Both Steve and Sam were waiting for Bucky to get home. When he did, they ambushed him on how it went. Sam was excited that Bucky even went out. Steve concerned for them both. Bucky wasn’t the same person, and he suspected that she wasn’t either.
When Bucky told them what happened, Steve all but exploded.
“I yelled at her,” Bucky mumbled.
“And did she yell back at least,” Sam asked seemingly hopeful that she had tried to stand up for herself like he knew she could.

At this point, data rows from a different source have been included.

File: config.mk
export PLATFORM = sky130hd
export DESIGN_NAME = pmc_ctrl
export DESIGN_NICKNAME = d
export VERILOG_FILES = /design/src/pmc_pkg.sv /design/src/pmc_sync.sv /design/src/pmc_regs.sv /design/src/pmc_ctrl.sv
export SDC_FILE = /design/constraint.sdc
export NUM_CORES = 1
export LEC_CHECK = 0
export ABC_AREA = 1
export BUFFER_PORTS_ARGS = -buffer_cell sky130_fd_sc_hd__buf_2
export CAP_MARGIN = 20
export CORE_MARGIN = 2
export CORE_UTILIZATION = 40
export CTS_CLUSTER_SIZE = 16
export DETAILED_ROUTE_END_ITERATION = 12
export PLACE_DENSITY = 0.75
export SLEW_MARGIN = 20
export SYNTH_ARGS = -nofsm -noshare
export SYNTH_HDL_FRONTEND = slang
export SYNTH_SLANG_ARGS = --single-unit
File: constraint.sdc
create_clock -name ref_clk -period 2.36 [get_ports ref_clk]
set_clock_uncertainty 0.1 [all_clocks]
set_input_delay 0.59 -clock ref_clk [delete_from_list [all_inputs] [get_ports ref_clk]]
set_output_delay 0.59 -clock ref_clk [all_outputs]
set_load 0.02 [all_outputs]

“She cried,” Bucky whispered, just loud enough for them to hear.
Steve turned to look at Bucky, “Jesus Buck. Why?”
“Steve you should see the apartment, it looks exactly the same. She acts like she did back then. She does everything but dress like it. She’s hiding in the past.”
Sam put his hand on Bucky’s arm. “That’s how some people cope with trauma. They live like they’re back in a time where they were happy. With as many triggers as she has, I would almost expect that. We can’t take away someone’s coping mechanism just because we don’t agree with it.”
“You have to go back and apologize Buck,” Steve sighed, and with that, Steve left.
Sam let out a small sigh. “She’s just as lost as you are. She told me about her fiancé before the war. I didn’t know that it was you then, but she loved you with everything in her heart, and from where I was standing during that conversation, she still loves you. You gotta give her a chance.”
“I’m not the same person Sam. She loved the old me, back when I was whole. She doesn’t want this mess now.”
“Do you know that for sure? Did you give her a chance to decide that herself, or did you make up her mind for her.”